Telegram Group & Telegram Channel
Моральная крыса
Вклинюсь в обмен репликами между Василом и Пожарским. Началось всё с того, что Михаил вступился за Поднебесного, затем Васил раскритиковал пост Пожарского, а потом Михаил написал свой ответ. Именно последний пост привлёк моё внимание, а конкретно — тезис Михаила…
Ещё одна вещь, которая в посте Пожарского кажется очень странной — это его стремление обязательно поместить романтические отношения в парадигму теории игр, где могут существовать «игры с нулевой суммой» и «win-win стратегии». Можно было бы подумать, что дело в персональной любви самого Михаила к теории игр, но схожие риторические ходы совершают и другие либертарианцы, включая признанного иностранным агентом и экстремистом тёзку и бывшего соведущего Пожарского. Наверно, строгой ошибки в этом нет, как и в том, чтобы говорить о сексе как ресурсе или телесных правах как форме собственности. Но в каждом из этих случаев перевод с человеческого на «экономический» неявно (или ненамеренно?) используется, чтобы затушевать очень спорные моральные допущения.

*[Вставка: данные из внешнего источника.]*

**src/rtl/hazard_pkg.sv**
```systemverilog
// Shared definitions for the pipeline hazard controller:
// FSM state encoding and PC-source mux select constants.
package hazard_pkg;

  typedef enum logic [0:0] {
    ST_IDLE    = 1'b0,
    ST_LU_WAIT = 1'b1
  } state_e;

  localparam logic [1:0] PC_SEQ    = 2'b00;
  localparam logic [1:0] PC_JUMP   = 2'b01;
  localparam logic [1:0] PC_BRANCH = 2'b10;

endpackage

```
**src/rtl/hazard_sat_counter.sv**
```systemverilog
// Saturating up-counter with synchronous clear.
// Ports:
//   clk, rst  - clock, asynchronous active-high reset
//   inc_i     - count one this cycle (ignored once all-ones)
//   clr_i     - zero the count; wins over inc_i
//   cnt_o     - current count
module hazard_sat_counter #(
  parameter int unsigned CNT_W = 32
) (
  input  logic             clk,
  input  logic             rst,
  input  logic             inc_i,
  input  logic             clr_i,
  output logic [CNT_W-1:0] cnt_o
);

  logic [CNT_W-1:0] cnt_q;
  logic [CNT_W-1:0] cnt_d;

  // Next count: clear, else saturating increment.
  always_comb begin
    cnt_d = cnt_q;
    if (clr_i) begin
      cnt_d = '0;
    end else if (inc_i && (cnt_q != {CNT_W{1'b1}})) begin
      cnt_d = cnt_q + CNT_W'(1);
    end
  end

  always_ff @(posedge clk or posedge rst) begin
    if (rst) begin
      cnt_q <= '0;
    end else begin
      cnt_q <= cnt_d;
    end
  end

  assign cnt_o = cnt_q;

endmodule

```
**src/rtl/hazard_ctrl.sv**
```systemverilog
// Pipeline hazard controller for the 5-stage MIPS core.
// Resolves jump/branch redirects, inserts load-use and mul/div interlock
// bubbles, freezes the pipeline on memory wait and keeps saturating
// stall/flush performance counters. Control outputs are same-cycle
// combinational decisions; bookkeeping updates on the rising clock edge.
// Ports:
//   clk, rst                  - clock, asynchronous active-high reset
//   rs_id, rt_id              - ID-stage source registers
//   rs_read_id, rt_read_id    - ID instruction really reads rs / rt
//   rd_ex, mem_read_ex        - EX destination register, EX is a load
//   jump, branch_taken        - redirect requests
//   md_start, md_use_id       - mul/div issue, ID needs mul/div result
//   mem_wait                  - freeze whole pipeline
//   cnt_clr                   - clear performance counters
//   pc_src, pc_stall          - PC mux select and hold
//   *_stall, *_flush          - pipeline-register controls
//   loaduse, md_busy          - interlock bubble, mul/div in flight
//   stall_cnt, flush_cnt      - saturating performance counters
module hazard_ctrl
  import hazard_pkg::*;
#(
  parameter int unsigned REG_AW   = 5,
  parameter int unsigned MEM_LAT  = 1,
  parameter int unsigned MD_LAT   = 32,
  parameter int unsigned BR_STAGE = 0,
  parameter int unsigned CNT_W    = 32
) (
  input  logic              clk,
  input  logic              rst,
  input  logic [REG_AW-1:0] rs_id,
  input  logic [REG_AW-1:0] rt_id,
  input  logic              rs_read_id,
  input  logic              rt_read_id,
  input  logic [REG_AW-1:0] rd_ex,
  input  logic              mem_read_ex,
  input  logic              jump,
  input  logic              branch_taken,
  input  logic              md_start,
  input  logic              md_use_id,
  input  logic              mem_wait,
  input  logic              cnt_clr,
  output logic [1:0]        pc_src,
  output logic              pc_stall,
  output logic              if_id_stall,
  output logic              if_id_flush,
  output logic              id_ex_stall,
  output logic              id_ex_flush,
  output logic              ex_mem_stall,
  output logic              ex_mem_flush,
  output logic              mem_wb_stall,
  output logic              mem_wb_flush,
  output logic              loaduse,
  output logic              md_busy,
  output logic [CNT_W-1:0]  stall_cnt,
  output logic [CNT_W-1:0]  flush_cnt
);

  localparam int unsigned LU_W     = $clog2(MEM_LAT + 1);
  localparam int unsigned MD_W     = $clog2(MD_LAT);
  localparam bit          BR_IN_EX = (BR_STAGE != 0);
  localparam bit          LU_MULTI = (MEM_LAT > 1);

  state_e          state_q, state_d;
  logic [LU_W-1:0] lu_cnt_q, lu_cnt_d;
  logic [MD_W-1:0] md_cnt_q, md_cnt_d;

  logic lu_hit;
  logic md_hit;
  logic br_ex;
  logic br_id;

  // Hazard detection; r0 is never a real dependency.
  always_comb begin
    lu_hit = mem_read_ex && (rd_ex != '0) &&
             ((rs_read_id && (rs_id == rd_ex)) ||
              (rt_read_id && (rt_id == rd_ex)));
    md_busy = (md_cnt_q != '0);
    md_hit  = md_use_id && md_busy;
    br_ex   = BR_IN_EX && branch_taken;
    br_id   = !BR_IN_EX && branch_taken;
  end

  // State, load-use countdown and mul/div busy registers.
  always_ff @(posedge clk or posedge rst) begin
    if (rst) begin
      state_q  <= ST_IDLE;
      lu_cnt_q <= '0;
      md_cnt_q <= '0;
    end else begin
      state_q  <= state_d;
      lu_cnt_q <= lu_cnt_d;
      md_cnt_q <= md_cnt_d;
    end
  end

  // Next state. The hit cycle itself is the first bubble, so LU_WAIT
  // covers the remaining MEM_LAT-1; it is frozen by mem_wait and
  // abandoned when an EX branch squashes the waiting instruction.
  always_comb begin
    state_d  = state_q;
    lu_cnt_d = lu_cnt_q;
    case (state_q)
      ST_IDLE: begin
        if (!mem_wait && !br_ex && lu_hit && LU_MULTI) begin
          state_d  = ST_LU_WAIT;
          lu_cnt_d = LU_W'(MEM_LAT - 1);
        end
      end
      ST_LU_WAIT: begin
        if (!mem_wait) begin
          if (br_ex) begin
            state_d  = ST_IDLE;
            lu_cnt_d = '0;
          end else begin
            lu_cnt_d = lu_cnt_q - LU_W'(1);
            if (lu_cnt_q == LU_W'(1)) begin
              state_d = ST_IDLE;
            end
          end
        end
      end
      default: begin
        state_d  = ST_IDLE;
        lu_cnt_d = '0;
      end
    endcase
  end

  // Mul/div busy countdown; restarts on every issue, ignores mem_wait.
  always_comb begin
    md_cnt_d = md_cnt_q;
    if (md_start) begin
      md_cnt_d = MD_W'(MD_LAT - 1);
    end else if (md_cnt_q != '0) begin
      md_cnt_d = md_cnt_q - MD_W'(1);
    end
  end

  // Per-cycle control decision in priority order.
  always_comb begin
    pc_src       = PC_SEQ;
    pc_stall     = 1'b0;
    if_id_stall  = 1'b0;
    if_id_flush  = 1'b0;
    id_ex_stall  = 1'b0;
    id_ex_flush  = 1'b0;
    ex_mem_stall = 1'b0;
    ex_mem_flush = 1'b0;
    mem_wb_stall = 1'b0;
    mem_wb_flush = 1'b0;
    loaduse      = 1'b0;
    if (mem_wait) begin
      pc_stall     = 1'b1;
      if_id_stall  = 1'b1;
      id_ex_stall  = 1'b1;
      ex_mem_stall = 1'b1;
      mem_wb_stall = 1'b1;
    end else if (br_ex) begin
      pc_src      = PC_BRANCH;
      if_id_flush = 1'b1;
      id_ex_flush = 1'b1;
    end else if ((state_q == ST_LU_WAIT) || lu_hit || md_hit) begin
      pc_stall    = 1'b1;
      if_id_stall = 1'b1;
      id_ex_flush = 1'b1;
      loaduse     = 1'b1;
    end else if (jump) begin
      pc_src      = PC_JUMP;
      if_id_flush = 1'b1;
    end else if (br_id) begin
      pc_src      = PC_BRANCH;
      if_id_flush = 1'b1;
    end
  end

  hazard_sat_counter #(.CNT_W(CNT_W)) u_stall_cnt (
    .clk   (clk),
    .rst   (rst),
    .inc_i (pc_stall),
    .clr_i (cnt_clr),
    .cnt_o (stall_cnt)
  );

  hazard_sat_counter #(.CNT_W(CNT_W)) u_flush_cnt (
    .clk   (clk),
    .rst   (rst),
    .inc_i (if_id_flush | id_ex_flush | ex_mem_flush | mem_wb_flush),
    .clr_i (cnt_clr),
    .cnt_o (flush_cnt)
  );

endmodule
```
**config.mk**
```make
export PLATFORM = sky130hd
export DESIGN_NAME = hazard_ctrl
export DESIGN_NICKNAME = d
export VERILOG_FILES = /design/src/rtl/hazard_pkg.sv /design/src/rtl/hazard_sat_counter.sv /design/src/rtl/hazard_ctrl.sv
export SDC_FILE = /design/constraint.sdc
export NUM_CORES = 1
export LEC_CHECK = 0
export ABC_AREA = 1
export CORE_MARGIN = 4
export CORE_UTILIZATION = 48
export DETAILED_ROUTE_END_ITERATION = 7
export GPL_TIMING_DRIVEN = 0
export MAX_ROUTING_LAYER = met4
export PLACE_DENSITY_LB_ADDON = 0.3
export SYNTH_ARGS = -nofsm -noshare
export SYNTH_HDL_FRONTEND = slang
export SYNTH_SLANG_ARGS = --single-unit
```
**constraint.sdc**
```tcl
create_clock -name clk -period 2.1 [get_ports clk]
set_input_delay 0.42 -clock clk [delete_from_list [all_inputs] [get_ports clk]]
set_output_delay 0.42 -clock clk [all_outputs]
set_load 0.005 [all_outputs]
```
==> flow_summary.json, run 1 <==
{
  "status": "finished, violations left",
  "violations": "negative setup slack",
  "drt_wl_total_mm": 15.5,
  "yosysWarnings": 0,
  "pre_cts_ws_ns": -1.15,
  "grt_max_degree": 31,
  "ys_seq_area_share_pct": 34.2,
  "die_h_um": 112,
  "critical-path-slowest-cell": "dfrtp_1",
  "period_minus_slack_ns": 2.16,
  "crit_chain": "inv_2 > ha_4 > nand3b_4 > a21oi_4 > buf_6 > nand2_4 > nand2_4 > inv_4 > buf_6 > buf_6",
  "power_density_nw_per_um2": 447,
  "synth_seq_cells": 71,
  "crit_top_cell": "buf_6",
  "overflow": 0,
  "first_iter_violations": 449,
  "worst_pin_slew_ns": 0.637,
  "relSlewSlack_pct": 57.1,
  "num_rows": 37,
  "hold_violations": 0,
  "antenna_found_initial": 0,
  "finalNetCount": 930,
  "clk_latency_ns": 0.37,
  "synth_area_sq_um": 5200,
  "first_pass_iters": 5,
  "cp_top_family": "buffers and inverters",
  "via_count": 5513,
  "max_stage_delay_ns": 0.39,
  "whs_ns": 0.394,
  "synthToLayoutAreaGrowth_pct": 34.5,
  "h-tree-depth": 3,
  "cts_tree": "built",
  "yosys.area_share.xor_xnor_pct": 9.61,
  "post-route-period-util_pct": 103,
  "syn-mean-instance-area_sq_um": 6.81,
  "drtAntennaViolNets": 0,
  "grt_pass1_vias": 5137,
  "postCtsHoldBufs": 0,
  "synth_simple_gate_area_share_pct": 42.1,
  "synth_compound_area_share_pct": 1.47,
  "synthFlopType": "dfrtp_1",
  "finClkSkew_ns": 0.0119,
  "crit_required_ns": 1.68,
  "layout_setup_ws_ns": -0.0599,
  "cts_made_buffers": 9,
  "clockBufferDepth": 2,
  "track_usage_pct": 25.5,
  "slew_violations": 0,
  "p_leak_uw": 0.00350,
  "drt-wirelength-per-cell_um": 14.9,
  "placed_area_sq_um": 6410,
  "cp-end-kind": "output pin",
  "drcViolationCount": 0,
  "muxShareOfSynthArea_pct": 0,
  "fp.dieW_um": 112,
  "maxCapViolCount": 0,
  "hp-class": "in -> async",
  "synth_cell_types": 38,
  "synth_top_family_by_area": "simple AND/OR/NAND/NOR gates",
  "totalPowerFinal_uw": 3120,
  "worst-path-buf-inv": 5,
  "die_area_sq_um": 12600,
  "crit_fanout": 2,
  "synth_edf_count": 0,
  "finalSetupViolCount": 3,
  "ir_drop_uv": 412,
  "cts_sinks": 71,
  "crit_arrival_ns": 1.74,
  "final_cell_area_sq_um": 6990,
  "initial_core_util_pct": 49.9,
  "grt_pass1_wl_mm": 25.7,
  "ys_async_sr_fraction_pct": 100,
  "ios": 103,
  "postLayoutCoreUtil_pct": 67.1,
  "rsz0062_at_grt": "true",
  "portBuffers": 100,
  "clock-root-buffer": "clkbuf_8",
  "synthCells": 763,
  "core_area_sq_um": 10400,
  "crit_type": "reg -> out",
  "final_layout_size_suffix_gt1_share_pct": 13.1,
  "viasPerCell": 5.30,
  "dpl.hpwl_mm": 11.5,
  "synth-adder-area-share_pct": 0.963,
  "place_congestion": 1.02,
  "diodes": 0,
  "critPathLaunchType": "flop",
  "clkTransAtPathRegs_ns": 0.09,
  "fmax_mhz": 463
}
-- cell families after synthesis --
group / Yosys count
other: 1
AOI/OAI and AO/OA: 12
buffers and inverters: 144
and+or+nand+nor: 474
DFF: 71
xor gates and xnor gates: 57
adders and majority gates: 4
-- repair_timing --
item | CTS | global route
gates resized for setup | 75 | 34
hold endpoints to repair | 0 | 0
buffers inserted | 12 | 11
pin swaps | 15 | 10
endpoints found under the setup margin | 68 | 70
-- area by class of cell --
type	count	area, sq um
Multi-Input combinational cell	549	2970
Sequential cell	71	1780
Inverter	106	404
Fill cell	903	3430
Clock inverter	6	92.6
Tap cell	136	170
Buffer	38	251
Clock buffer	10	138
Timing Repair Buffer	125	1180
-- placed cells by master (no fill, tap or decap), drive strengths merged, types with 30 or more instances in the layout --
cell type | Yosys | final
inv | 103 | 103
dfrtp | 71 | 71
nor2 | 68 | 68
nand3 | 84 | 84
nand2 | 213 | 213
nor3 | 30 | 30
buf | 24 | 58
nand4 | 74 | 74
xor2 | 39 | 39
clkdlybuf4s50 | 0 | 77
-- worst register-to-register path, cell delays in order, from the launching register on --
cell,delay [ns]
dfrtp_2,0.40
ha_2,0.21
nand2_2,0.07
nor2_4,0.14
buf_4,0.13
buf_4,0.11
nand2_1,0.10
nor2_1,0.24
nand2_1,0.15
xor2_1,0.15
inv_1,0.05
nand4_1,0.07
nand2_1,0.06
-- metrics by stage --
stage | std cells | setup TNS (ns)
final | 1041 | -0.110
after global routing | 1041 | -1.24
after CTS | 1030 | -0.297
after detailed placement | 1002 | -26.48
after global placement | 1000 | -24.31
after floorplan | 764 | 0
-- power breakdown --
part | internal (uW) | leakage, uW | switching, uW
clock | 707 | 0.000109 | 589
sequential | 1380 | 0.000964 | 16.9
combinational | 189 | 0.00242 | 241
total | 2280 | 0.00350 | 847
-- Yosys cell counts, types with 2 or more instances --
cell type	count	area, sq um
ha_1	4	50.1
xnor2_1	18	158
clkinv_1	3	11.3
buf_4	10	75.1
nor2_2	4	25.0
o211ai_1	2	15.0
buf_1	8	30.0
nand2_1	210	788
nor2_4	2	22.5
inv_2	11	41.3
nand2_2	2	12.5
o21ai_0	2	10.0
buf_6	3	33.8
nand3_2	2	20.0
inv_1	92	345
xor2_1	39	342
nor2_1	62	233
a21oi_1	3	15.0
nor3_1	29	145
dfrtp_1	71	1780
nand3_1	82	410
nand4_1	73	457
clkbuf_1	14	52.6
buf_2	3	15.0
-- flip-flops by register name, indices dropped and copies added, names as in the netlist --
| register | count |
|---|---|
| lu_cnt_q | 1 |
| state_q | 1 |
| u_flush_cnt.cnt_o | 32 |
| md_cnt_q | 5 |
| u_stall_cnt.cnt_o | 32 |
-- metal layers --
metal  global-route usage, %  up-vias  part of all wire, %
met2                    38.6      180                   46
met3                    4.42       26                  5.6
met5                       -        -                    0
li1                        -     2725                    -
met1                    35.6     2582                   47
met4                    6.97        0                  1.5
-- path summary, 6_finish.rpt --
check,startpoint,depth (start not counted),end,slack (ns)
max in group asynchronous,rst,3,u_stall_cnt.cnt_o[26],1.21
min in group clk,lu_cnt_q,1,lu_cnt_q,0.50
worst min-delay path,rst,2,u_flush_cnt.cnt_o[10],0.39
worst min register to register,lu_cnt_q,1,lu_cnt_q,0.50
worst max-delay path,md_cnt_q[1],10,loaduse,-0.06
worst max register to register,u_flush_cnt.cnt_o[0],12,u_flush_cnt.cnt_o[26],0.08
Note: power is estimated with default switching activity, not from simulation.
==> run 2, diff against run 1 <==
--- a/config.mk
+++ b/config.mk
@@ -6,12 +6,13 @@
 export NUM_CORES = 1
 export LEC_CHECK = 0
 export ABC_AREA = 1
+export ABC_CLOCK_PERIOD_IN_PS = 2100
 export CORE_MARGIN = 4
 export CORE_UTILIZATION = 48
 export DETAILED_ROUTE_END_ITERATION = 7
 export GPL_TIMING_DRIVEN = 0
 export MAX_ROUTING_LAYER = met4
-export PLACE_DENSITY_LB_ADDON = 0.3
+export PLACE_DENSITY = 0.78
 export SYNTH_ARGS = -nofsm -noshare
 export SYNTH_HDL_FRONTEND = slang
 export SYNTH_SLANG_ARGS = --single-unit
==> flow_summary.json, run 2 (synthesis results as in run 1) <==
{
  "overflow": 0,
  "crit_type": "reg -> out",
  "clkTransAtPathRegs_ns": 0.08,
  "p_int_uw": 2310,
  "finalSetupViolCount": 7,
  "period_minus_slack_ns": 2.39,
  "track_usage_pct": 28.2,
  "diodes": 0,
  "clockBufferDepth": 2,
  "p_clk_share_pct": 41.1,
  "first_iter_violations": 534,
  "cts_made_buffers": 9,
  "dpl.hpwl_mm": 12.5,
  "crit_chain": "inv_2 > ha_4 > nand3b_4 > a21oi_4 > buf_6 > nand3_4 > buf_8 > buf_6 > nor3_4 > buf_2",
  "cts_tree": "built",
  "crit_fanout": 4,
  "clock-root-buffer": "clkbuf_8",
  "post-route-period-util_pct": 114,
  "hp-class": "reg -> reg",
  "cp-end-kind": "output pin",
  "place_congestion": 0.990,
  "drcViolationCount": 0,
  "finClkSkew_ns": 0.0161,
  "first_pass_iters": 5,
  "drtAntennaViolNets": 0,
  "pwr-share-seq_pct": 43.7,
  "rsz0062_at_grt": "true",
  "grt_max_degree": 41,
  "switching_share_pct": 27.8,
  "crit_path_start": "md_cnt_q[1]",
  "critPathLaunchType": "flop",
  "slew_violations": 0,
  "worst_hold_startpoint": "lu_cnt_q",
  "die_area_sq_um": 12600,
  "status": "finished, violations left",
  "max_stage_delay_ns": 0.41,
  "postCtsHoldBufs": 0,
  "grt_pass1_wl_mm": 28.0,
  "core_area_sq_um": 10400,
  "holdPathEnd": "lu_cnt_q",
  "initial_core_util_pct": 49.9,
  "power_density_nw_per_um2": 440,
  "violations": "negative setup slack",
  "critical-path-slowest-cell": "dfrtp_1",
  "final_layout_size_suffix_gt1_share_pct": 16.3,
  "rr_endpoint": "u_flush_cnt.cnt_o[7]",
  "totalPowerFinal_uw": 3200,
  "fp.dieW_um": 112,
  "crit_required_ns": 1.68,
  "synthToLayoutAreaGrowth_pct": 39.7,
  "grt_pass1_vias": 5534,
  "portBuffers": 100,
  "crit_arrival_ns": 1.97,
  "clk_latency_ns": 0.38,
  "via_count": 5749,
  "reg2reg_slack_ns": 0.02,
  "hold_violations": 0,
  "r2r-start": "u_flush_cnt.cnt_o[0]",
  "switchingPower_uw": 889,
  "p_leak_uw": 0.00364,
  "maxCapViolCount": 0,
  "h-tree-depth": 3,
  "fmax_mhz": 418,
  "drt-wirelength-per-cell_um": 16.5,
  "num_rows": 37,
  "worstHoldPathCells": 1,
  "reg2reg_depth": 13,
  "viasPerCell": 5.44,
  "ir_drop_uv": 375,
  "worst_pin_slew_ns": 0.737,
  "antenna_found_initial": 0,
  "cts_sinks": 71,
  "whs_ns": 0.479,
  "final_common_cell": "nand2_1",
  "finalNetCount": 945,
  "crit_top_cell": "buf_6",
  "relSlewSlack_pct": 50.7,
  "die_h_um": 112,
  "mostFrequentLayoutCells": "nand2_1 (205), inv_1 (88), clkdlybuf4s50_1 (83)",
  "layout_setup_ws_ns": -0.294,
  "drt_wl_total_mm": 17.4,
  "p_comb_share_pct": 15.2,
  "ios": 103
}
-- run 2: final cells by class --
cell class                      count  area [sq um]
Fill cell                         918          3160
Multi-Input combinational cell    549          3040
Sequential cell                    71          1780
Timing Repair Buffer              140          1370
Inverter                          106           402
Buffer                             38           262
Tap cell                          136           170
Clock buffer                       10           138
Clock inverter                      6          92.6
-- run 2: worst max-delay path, delay by kind of cell, from the launching register on --
family	cells	cell delay, ns
AOI/OAI and AO/OA	1	0.15
adders and majority gates	1	0.15
buffers and inverters	5	0.61
DFF	1	0.41
and+or+nand+nor	3	0.28
-- run 2: layer usage --
layer  GRT usage, %  part of all wire [%]  wire length, um
met5              -                     0                0
met4           10.7                   2.3              393
met3           5.07                   5.9             1030
met2           44.2                    48             8370
met1           36.6                    44             7650
-- run 2: through the flow --
step	instances	TNS (ns)	worst slack (ns)	instance area (sq um)	util, %
after floorplan	764	0	0.0564	5200	-
after global placement	1000	-23.63	-1.08	6370	61.2
after detailed placement	1001	-26.96	-1.13	6390	61.4
after CTS	1033	-1.69	-0.295	6820	65.5
after global routing	1056	-5.20	-0.413	7260	69.7
final	1056	-1.53	-0.294	7260	69.7
-- run 2: worst max-delay path by stage --
stage	end	cells past startpoint
floorplan	pc_src[1]	7
global placement	pc_stall	12
detailed placement	pc_stall	12
CTS	pc_src[1]	10
global route	pc_src[1]	10
finish	pc_src[1]	10
-- run 2: what timing repair did --
item / 4_1_cts / 5_1_grt
pin swaps: 7 / 26
buffers inserted: 16 / 21
gates resized for setup: 52 / 69
cloned: 0 / 2
setup endpoints to repair: 69 / 70
-- run 2: power groups by stage --
stage | Sequential (uW) | Clock (uW) | Combinational, uW
2_1_floorplan | 1420 | 0 | 198
3_3_place_gp | 1430 | 0 | 350
3_5_place_dp | 1430 | 0 | 364
4_1_cts | 1400 | 1330 | 401
5_1_grt | 1400 | 1410 | 531
6_report | 1390 | 1310 | 486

Дэвид Бенатар давненько сформулировал дилемму в сексуальной этике. С одной стороны, мы можем считать секс чем-то морально особенным, и это объясняет, почему принуждение кого-то к сексу считается особым типом морального зла (даже на TV Tropes есть статья об этом). С другой стороны, стандартная стратегия обоснования либеральной сексуальной этики основана на аргументе, который приравнивает секс к любым другим физическим взаимодействиям. На основании этого заключается, что в сексе нет ничего морально специфичного, чтобы для его приемлемости требовалось что-то помимо согласия. Как подмечает Бенатар, нам нужно выбирать: либо секс — это ничего особенного, но тогда и изнасилование не хуже, чем запихнуть кому-то в рот помидор, либо секс — это что-то особенное, но тогда секс без любви не столь уж морально нейтрален. В своей недавней статье я подмечаю, что схожая дилемма может быть сформулирована для измен: либо измена не хуже опоздания на встречу, либо в сексе есть что-то морально специфичное, из-за чего нарушение обещаний в этой сфере более морально тревожно.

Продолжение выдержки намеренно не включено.